**Problem**
Only lines with the string "unsigned" are wanted. Pull them out of the data.

**Task data**
★ ★ ★ ★ ★ ★ ★

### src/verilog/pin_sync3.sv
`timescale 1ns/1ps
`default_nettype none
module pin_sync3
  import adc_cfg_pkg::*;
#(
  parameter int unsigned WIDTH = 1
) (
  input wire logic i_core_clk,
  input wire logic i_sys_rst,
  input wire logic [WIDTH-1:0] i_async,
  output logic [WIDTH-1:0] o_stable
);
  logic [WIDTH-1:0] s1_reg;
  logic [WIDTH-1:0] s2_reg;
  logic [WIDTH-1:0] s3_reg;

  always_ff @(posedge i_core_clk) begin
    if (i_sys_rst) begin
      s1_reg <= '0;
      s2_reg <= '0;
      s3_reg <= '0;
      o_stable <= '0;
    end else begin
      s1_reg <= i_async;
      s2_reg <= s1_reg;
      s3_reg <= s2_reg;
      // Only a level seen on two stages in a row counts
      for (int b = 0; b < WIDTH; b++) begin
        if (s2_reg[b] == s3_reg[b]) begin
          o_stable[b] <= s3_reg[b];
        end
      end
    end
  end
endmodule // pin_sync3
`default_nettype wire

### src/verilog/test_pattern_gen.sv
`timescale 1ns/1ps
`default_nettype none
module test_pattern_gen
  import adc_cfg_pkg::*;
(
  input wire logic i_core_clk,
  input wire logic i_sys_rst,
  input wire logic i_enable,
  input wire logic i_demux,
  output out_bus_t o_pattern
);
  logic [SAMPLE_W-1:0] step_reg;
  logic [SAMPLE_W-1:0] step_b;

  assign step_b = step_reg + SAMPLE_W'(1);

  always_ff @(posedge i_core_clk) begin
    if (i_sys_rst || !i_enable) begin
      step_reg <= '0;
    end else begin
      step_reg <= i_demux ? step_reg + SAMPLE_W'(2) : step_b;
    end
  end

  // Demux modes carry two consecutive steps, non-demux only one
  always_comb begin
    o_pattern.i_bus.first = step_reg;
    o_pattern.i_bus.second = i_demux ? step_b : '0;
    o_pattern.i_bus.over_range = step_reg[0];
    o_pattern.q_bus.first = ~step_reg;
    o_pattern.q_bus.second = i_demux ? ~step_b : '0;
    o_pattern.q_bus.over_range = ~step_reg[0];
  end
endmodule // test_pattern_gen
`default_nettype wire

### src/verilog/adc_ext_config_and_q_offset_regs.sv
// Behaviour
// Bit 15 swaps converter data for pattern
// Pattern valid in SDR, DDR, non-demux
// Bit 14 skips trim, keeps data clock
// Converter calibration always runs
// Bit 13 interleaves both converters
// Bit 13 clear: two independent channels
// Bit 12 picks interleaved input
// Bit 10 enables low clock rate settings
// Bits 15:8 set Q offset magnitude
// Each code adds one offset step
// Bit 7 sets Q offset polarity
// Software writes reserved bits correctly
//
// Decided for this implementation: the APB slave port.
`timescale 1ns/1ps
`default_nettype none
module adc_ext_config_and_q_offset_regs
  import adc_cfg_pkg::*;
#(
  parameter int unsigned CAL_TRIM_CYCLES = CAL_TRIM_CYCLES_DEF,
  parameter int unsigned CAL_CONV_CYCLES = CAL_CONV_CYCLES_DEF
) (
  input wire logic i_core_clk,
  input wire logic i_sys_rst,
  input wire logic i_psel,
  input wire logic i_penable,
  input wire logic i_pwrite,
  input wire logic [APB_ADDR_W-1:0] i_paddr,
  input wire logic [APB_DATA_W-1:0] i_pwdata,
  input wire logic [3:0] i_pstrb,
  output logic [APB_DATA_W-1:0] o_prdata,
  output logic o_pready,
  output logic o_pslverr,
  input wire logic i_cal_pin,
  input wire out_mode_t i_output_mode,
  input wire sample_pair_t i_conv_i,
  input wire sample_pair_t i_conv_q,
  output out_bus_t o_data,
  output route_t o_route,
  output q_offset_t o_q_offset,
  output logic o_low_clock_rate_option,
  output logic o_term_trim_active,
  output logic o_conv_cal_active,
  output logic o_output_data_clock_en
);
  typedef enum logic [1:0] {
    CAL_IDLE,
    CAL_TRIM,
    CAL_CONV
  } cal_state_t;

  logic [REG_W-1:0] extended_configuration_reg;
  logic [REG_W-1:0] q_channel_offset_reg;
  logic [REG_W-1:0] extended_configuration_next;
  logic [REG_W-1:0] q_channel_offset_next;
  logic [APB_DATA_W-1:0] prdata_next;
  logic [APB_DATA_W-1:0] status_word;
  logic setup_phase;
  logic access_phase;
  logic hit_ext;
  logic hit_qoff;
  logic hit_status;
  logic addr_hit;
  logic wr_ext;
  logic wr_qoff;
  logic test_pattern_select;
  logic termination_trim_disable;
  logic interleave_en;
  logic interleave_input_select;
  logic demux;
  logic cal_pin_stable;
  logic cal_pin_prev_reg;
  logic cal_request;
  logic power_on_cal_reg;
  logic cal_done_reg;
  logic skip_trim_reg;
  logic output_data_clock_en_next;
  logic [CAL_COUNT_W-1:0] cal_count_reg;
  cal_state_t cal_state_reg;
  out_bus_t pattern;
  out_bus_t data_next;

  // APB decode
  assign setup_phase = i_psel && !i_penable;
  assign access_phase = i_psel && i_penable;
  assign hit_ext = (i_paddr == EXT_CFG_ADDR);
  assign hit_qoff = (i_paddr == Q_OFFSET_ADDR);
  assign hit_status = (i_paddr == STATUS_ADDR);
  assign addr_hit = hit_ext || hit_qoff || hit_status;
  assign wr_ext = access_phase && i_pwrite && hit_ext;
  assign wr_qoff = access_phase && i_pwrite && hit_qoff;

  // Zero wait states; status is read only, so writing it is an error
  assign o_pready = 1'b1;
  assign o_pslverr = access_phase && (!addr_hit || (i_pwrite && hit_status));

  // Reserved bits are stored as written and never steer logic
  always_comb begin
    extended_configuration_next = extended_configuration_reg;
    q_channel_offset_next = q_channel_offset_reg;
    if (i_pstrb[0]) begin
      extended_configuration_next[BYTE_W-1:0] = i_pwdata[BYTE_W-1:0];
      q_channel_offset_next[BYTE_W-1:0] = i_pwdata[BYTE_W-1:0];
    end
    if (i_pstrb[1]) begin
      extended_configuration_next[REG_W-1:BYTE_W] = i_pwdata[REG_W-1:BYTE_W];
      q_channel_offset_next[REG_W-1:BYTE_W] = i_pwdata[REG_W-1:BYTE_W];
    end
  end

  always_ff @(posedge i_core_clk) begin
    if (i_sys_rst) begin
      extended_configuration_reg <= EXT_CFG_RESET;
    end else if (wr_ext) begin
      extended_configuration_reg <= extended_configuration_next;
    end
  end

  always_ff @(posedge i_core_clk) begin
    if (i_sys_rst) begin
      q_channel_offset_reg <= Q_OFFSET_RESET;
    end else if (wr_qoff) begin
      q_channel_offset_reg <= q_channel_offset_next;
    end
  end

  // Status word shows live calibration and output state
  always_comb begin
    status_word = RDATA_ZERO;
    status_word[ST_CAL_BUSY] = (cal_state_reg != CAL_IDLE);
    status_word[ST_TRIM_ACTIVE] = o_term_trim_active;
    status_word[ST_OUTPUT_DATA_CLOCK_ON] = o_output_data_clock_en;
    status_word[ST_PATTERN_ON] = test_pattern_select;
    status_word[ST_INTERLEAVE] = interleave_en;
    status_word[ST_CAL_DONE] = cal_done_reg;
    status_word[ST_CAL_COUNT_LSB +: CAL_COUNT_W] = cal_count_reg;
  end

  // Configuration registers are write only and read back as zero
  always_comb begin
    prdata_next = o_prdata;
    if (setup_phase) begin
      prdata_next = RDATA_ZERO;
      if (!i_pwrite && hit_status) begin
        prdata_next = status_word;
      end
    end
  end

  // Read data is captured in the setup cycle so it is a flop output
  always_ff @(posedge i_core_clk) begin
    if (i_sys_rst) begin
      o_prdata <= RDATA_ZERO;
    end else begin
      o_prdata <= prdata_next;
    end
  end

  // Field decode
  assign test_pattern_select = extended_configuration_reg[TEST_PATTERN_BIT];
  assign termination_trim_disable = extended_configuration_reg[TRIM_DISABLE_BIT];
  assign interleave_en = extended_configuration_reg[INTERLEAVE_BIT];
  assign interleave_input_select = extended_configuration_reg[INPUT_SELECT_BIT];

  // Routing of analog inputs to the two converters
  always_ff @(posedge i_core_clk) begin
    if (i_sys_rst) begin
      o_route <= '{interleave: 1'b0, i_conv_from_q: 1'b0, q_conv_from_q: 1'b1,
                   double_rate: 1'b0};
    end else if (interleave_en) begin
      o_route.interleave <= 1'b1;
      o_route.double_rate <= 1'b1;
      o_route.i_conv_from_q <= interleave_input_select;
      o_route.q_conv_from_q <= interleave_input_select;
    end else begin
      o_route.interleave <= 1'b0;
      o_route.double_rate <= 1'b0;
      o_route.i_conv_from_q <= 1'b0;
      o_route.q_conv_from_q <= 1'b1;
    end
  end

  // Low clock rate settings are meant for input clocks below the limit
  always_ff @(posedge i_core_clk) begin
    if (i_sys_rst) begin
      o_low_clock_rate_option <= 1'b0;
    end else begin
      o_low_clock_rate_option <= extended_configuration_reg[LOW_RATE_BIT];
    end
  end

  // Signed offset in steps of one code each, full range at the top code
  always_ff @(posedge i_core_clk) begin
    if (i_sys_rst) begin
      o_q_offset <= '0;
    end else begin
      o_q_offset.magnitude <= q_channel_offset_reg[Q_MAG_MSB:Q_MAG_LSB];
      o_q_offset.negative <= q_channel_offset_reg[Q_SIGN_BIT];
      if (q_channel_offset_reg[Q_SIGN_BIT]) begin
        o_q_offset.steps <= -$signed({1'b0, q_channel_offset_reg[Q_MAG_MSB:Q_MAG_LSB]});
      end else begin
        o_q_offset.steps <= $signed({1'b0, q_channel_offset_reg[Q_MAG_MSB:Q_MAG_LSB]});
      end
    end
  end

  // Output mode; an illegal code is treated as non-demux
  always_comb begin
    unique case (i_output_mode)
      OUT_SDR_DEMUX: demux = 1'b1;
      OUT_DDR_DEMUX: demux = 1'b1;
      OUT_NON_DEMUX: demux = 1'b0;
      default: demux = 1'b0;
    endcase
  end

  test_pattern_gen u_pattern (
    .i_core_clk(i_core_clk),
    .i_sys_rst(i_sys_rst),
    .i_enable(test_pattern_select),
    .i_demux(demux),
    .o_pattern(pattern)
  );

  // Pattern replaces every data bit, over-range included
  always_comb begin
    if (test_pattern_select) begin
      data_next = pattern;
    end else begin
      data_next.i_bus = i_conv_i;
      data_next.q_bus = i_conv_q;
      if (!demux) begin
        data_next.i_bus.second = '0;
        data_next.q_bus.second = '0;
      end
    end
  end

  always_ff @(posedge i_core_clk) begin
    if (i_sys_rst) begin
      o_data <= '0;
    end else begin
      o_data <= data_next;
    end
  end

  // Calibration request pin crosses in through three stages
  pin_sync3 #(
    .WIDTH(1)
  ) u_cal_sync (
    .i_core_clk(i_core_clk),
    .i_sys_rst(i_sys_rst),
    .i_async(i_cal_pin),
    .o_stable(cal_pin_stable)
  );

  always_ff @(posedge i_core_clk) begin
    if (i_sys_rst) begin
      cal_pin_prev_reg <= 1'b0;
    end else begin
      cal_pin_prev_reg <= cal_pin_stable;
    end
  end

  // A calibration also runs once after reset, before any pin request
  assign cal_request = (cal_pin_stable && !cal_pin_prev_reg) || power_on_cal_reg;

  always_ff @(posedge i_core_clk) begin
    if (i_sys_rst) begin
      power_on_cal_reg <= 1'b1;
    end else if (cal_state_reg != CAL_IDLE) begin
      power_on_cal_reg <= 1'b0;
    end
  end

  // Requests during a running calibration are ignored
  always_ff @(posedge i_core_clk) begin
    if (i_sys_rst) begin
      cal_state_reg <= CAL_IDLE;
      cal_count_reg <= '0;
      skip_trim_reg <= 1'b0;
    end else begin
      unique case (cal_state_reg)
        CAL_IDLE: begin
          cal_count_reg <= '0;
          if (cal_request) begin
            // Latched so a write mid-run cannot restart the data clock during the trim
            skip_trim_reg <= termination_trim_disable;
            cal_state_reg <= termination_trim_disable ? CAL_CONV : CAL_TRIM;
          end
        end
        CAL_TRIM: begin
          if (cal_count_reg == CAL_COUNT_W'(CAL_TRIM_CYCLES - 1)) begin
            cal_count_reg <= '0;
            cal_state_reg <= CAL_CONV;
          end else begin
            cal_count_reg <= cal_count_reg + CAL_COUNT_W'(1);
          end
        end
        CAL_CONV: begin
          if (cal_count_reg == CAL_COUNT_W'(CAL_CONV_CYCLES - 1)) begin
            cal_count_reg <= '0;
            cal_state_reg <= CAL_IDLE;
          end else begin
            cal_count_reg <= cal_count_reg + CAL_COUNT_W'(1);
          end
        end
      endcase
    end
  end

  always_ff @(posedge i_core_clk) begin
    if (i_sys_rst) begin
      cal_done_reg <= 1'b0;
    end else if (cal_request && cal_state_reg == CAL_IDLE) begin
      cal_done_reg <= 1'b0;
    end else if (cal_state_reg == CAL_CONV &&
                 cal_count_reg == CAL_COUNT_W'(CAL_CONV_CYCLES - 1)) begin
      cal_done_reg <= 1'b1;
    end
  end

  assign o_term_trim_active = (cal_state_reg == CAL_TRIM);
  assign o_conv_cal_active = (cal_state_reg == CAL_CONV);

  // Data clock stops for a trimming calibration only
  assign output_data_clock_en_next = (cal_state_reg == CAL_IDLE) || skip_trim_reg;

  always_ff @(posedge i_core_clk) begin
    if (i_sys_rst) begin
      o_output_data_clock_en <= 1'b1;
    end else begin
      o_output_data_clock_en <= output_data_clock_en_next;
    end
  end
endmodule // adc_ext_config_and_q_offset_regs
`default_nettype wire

★ ★ ★ ★ ★ ★ ★

**Expected output**
  parameter int unsigned WIDTH = 1
  parameter int unsigned CAL_TRIM_CYCLES = CAL_TRIM_CYCLES_DEF,
  parameter int unsigned CAL_CONV_CYCLES = CAL_CONV_CYCLES_DEF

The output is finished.